Required action: A single number is expected: the count of lines in the records below that contain "violations".

Information given:
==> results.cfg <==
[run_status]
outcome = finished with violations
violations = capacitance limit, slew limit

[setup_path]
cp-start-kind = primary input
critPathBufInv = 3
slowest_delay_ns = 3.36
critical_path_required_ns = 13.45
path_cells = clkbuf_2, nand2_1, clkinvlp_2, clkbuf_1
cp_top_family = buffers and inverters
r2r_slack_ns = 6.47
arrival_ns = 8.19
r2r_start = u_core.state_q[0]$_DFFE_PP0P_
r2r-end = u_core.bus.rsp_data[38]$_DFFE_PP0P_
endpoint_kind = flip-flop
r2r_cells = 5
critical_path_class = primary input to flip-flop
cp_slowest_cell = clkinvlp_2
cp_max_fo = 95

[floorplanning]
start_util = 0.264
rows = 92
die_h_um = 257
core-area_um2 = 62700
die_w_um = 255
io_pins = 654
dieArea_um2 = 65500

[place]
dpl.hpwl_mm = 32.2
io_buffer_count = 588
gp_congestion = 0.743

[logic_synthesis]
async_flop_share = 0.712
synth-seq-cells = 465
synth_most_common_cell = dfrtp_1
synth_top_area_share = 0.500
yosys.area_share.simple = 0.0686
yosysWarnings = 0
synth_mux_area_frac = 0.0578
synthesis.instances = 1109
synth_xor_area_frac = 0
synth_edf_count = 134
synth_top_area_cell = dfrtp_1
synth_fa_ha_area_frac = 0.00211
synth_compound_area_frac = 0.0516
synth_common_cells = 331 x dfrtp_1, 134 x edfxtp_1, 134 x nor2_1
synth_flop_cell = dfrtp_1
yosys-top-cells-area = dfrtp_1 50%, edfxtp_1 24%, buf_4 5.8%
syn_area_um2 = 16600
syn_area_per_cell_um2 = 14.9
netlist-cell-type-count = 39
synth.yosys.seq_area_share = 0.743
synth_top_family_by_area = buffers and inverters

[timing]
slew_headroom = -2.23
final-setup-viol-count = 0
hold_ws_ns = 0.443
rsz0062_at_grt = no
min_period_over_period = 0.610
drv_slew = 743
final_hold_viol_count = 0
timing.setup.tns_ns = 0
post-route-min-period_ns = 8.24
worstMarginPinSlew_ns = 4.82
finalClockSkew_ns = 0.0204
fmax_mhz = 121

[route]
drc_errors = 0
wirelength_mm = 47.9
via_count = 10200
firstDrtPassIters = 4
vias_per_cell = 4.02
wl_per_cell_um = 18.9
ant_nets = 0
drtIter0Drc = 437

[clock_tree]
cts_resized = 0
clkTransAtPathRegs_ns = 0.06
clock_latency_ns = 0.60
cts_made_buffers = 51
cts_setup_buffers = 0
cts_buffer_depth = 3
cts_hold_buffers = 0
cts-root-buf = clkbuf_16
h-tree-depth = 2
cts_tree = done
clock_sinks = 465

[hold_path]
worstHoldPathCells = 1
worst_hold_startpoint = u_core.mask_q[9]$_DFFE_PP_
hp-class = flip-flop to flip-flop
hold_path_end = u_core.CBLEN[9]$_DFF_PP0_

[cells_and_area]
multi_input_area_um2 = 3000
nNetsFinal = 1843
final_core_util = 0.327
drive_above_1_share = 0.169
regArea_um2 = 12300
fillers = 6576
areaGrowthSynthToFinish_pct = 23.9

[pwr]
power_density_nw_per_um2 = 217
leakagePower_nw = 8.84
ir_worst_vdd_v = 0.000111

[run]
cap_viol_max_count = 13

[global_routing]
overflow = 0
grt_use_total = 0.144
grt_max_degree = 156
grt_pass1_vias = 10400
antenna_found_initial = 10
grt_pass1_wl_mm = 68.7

* * *

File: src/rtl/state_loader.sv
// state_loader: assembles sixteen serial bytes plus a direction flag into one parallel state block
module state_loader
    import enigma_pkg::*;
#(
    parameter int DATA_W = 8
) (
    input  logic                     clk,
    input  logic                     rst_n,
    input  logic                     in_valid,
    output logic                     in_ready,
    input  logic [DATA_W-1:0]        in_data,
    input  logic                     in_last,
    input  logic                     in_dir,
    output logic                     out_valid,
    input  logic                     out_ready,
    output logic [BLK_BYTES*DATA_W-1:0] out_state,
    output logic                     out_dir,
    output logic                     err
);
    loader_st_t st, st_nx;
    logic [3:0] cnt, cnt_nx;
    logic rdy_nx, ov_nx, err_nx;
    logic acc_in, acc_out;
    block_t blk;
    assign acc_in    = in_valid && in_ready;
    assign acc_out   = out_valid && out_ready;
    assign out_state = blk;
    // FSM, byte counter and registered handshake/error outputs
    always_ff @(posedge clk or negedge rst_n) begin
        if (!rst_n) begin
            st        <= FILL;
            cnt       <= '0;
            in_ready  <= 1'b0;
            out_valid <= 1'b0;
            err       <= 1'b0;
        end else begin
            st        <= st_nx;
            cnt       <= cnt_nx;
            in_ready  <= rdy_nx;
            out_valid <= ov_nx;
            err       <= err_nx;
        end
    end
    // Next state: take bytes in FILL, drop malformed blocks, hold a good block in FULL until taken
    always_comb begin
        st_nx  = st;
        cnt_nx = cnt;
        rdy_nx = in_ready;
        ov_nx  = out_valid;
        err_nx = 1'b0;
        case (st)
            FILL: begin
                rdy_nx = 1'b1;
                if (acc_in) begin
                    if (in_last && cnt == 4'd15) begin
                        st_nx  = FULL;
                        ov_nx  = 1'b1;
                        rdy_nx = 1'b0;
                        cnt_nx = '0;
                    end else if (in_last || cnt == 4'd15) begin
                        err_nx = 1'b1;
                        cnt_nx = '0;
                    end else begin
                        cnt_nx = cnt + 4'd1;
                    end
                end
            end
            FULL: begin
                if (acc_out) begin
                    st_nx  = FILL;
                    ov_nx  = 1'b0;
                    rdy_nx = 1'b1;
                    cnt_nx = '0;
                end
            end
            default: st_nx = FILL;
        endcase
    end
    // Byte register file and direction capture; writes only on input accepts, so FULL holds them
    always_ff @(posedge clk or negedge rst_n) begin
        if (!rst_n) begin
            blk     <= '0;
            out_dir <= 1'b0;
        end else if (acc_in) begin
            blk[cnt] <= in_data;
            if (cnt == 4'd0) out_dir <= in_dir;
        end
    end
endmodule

---

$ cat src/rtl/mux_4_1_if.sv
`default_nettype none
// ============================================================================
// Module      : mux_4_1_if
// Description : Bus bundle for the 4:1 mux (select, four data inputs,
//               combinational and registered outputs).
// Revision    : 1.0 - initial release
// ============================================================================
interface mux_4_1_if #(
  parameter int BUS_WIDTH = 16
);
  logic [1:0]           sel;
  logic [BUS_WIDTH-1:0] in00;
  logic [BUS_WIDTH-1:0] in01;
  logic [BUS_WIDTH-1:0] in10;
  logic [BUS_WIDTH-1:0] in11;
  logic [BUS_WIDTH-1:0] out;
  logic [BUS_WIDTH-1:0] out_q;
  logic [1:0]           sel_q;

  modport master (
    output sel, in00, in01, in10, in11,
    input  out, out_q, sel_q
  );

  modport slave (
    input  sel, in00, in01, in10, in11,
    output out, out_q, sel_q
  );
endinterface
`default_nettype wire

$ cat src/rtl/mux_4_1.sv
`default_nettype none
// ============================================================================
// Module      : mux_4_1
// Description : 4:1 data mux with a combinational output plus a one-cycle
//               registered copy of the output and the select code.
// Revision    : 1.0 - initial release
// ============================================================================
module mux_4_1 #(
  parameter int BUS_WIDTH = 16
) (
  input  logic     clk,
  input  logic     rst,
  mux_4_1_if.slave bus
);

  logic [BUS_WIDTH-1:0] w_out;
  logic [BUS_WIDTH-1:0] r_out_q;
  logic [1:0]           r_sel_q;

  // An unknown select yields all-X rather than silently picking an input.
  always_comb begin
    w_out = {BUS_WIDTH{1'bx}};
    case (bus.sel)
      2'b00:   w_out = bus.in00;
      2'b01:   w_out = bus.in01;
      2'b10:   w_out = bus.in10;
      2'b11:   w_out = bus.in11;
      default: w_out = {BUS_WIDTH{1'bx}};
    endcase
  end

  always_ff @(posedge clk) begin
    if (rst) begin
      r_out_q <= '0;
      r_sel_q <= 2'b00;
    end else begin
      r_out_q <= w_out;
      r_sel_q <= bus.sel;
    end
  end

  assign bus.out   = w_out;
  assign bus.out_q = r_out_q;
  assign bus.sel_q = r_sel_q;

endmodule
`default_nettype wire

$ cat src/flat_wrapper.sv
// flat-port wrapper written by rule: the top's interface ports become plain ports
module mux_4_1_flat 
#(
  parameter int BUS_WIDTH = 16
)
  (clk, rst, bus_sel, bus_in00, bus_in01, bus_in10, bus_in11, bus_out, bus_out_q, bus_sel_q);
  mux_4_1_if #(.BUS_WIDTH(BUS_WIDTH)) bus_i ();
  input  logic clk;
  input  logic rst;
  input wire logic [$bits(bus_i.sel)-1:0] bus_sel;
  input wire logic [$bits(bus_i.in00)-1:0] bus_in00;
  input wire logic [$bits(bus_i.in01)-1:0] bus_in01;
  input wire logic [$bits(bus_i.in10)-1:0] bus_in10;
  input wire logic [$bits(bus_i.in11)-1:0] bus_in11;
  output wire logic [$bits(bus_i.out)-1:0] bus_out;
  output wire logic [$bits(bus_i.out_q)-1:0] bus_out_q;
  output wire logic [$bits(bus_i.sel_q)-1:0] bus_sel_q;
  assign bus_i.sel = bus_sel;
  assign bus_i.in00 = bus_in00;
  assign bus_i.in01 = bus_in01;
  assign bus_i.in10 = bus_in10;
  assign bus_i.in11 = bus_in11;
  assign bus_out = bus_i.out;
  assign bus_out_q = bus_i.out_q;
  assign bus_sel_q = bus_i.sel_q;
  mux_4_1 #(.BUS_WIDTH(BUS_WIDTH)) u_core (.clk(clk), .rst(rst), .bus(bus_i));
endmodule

Task solution: 2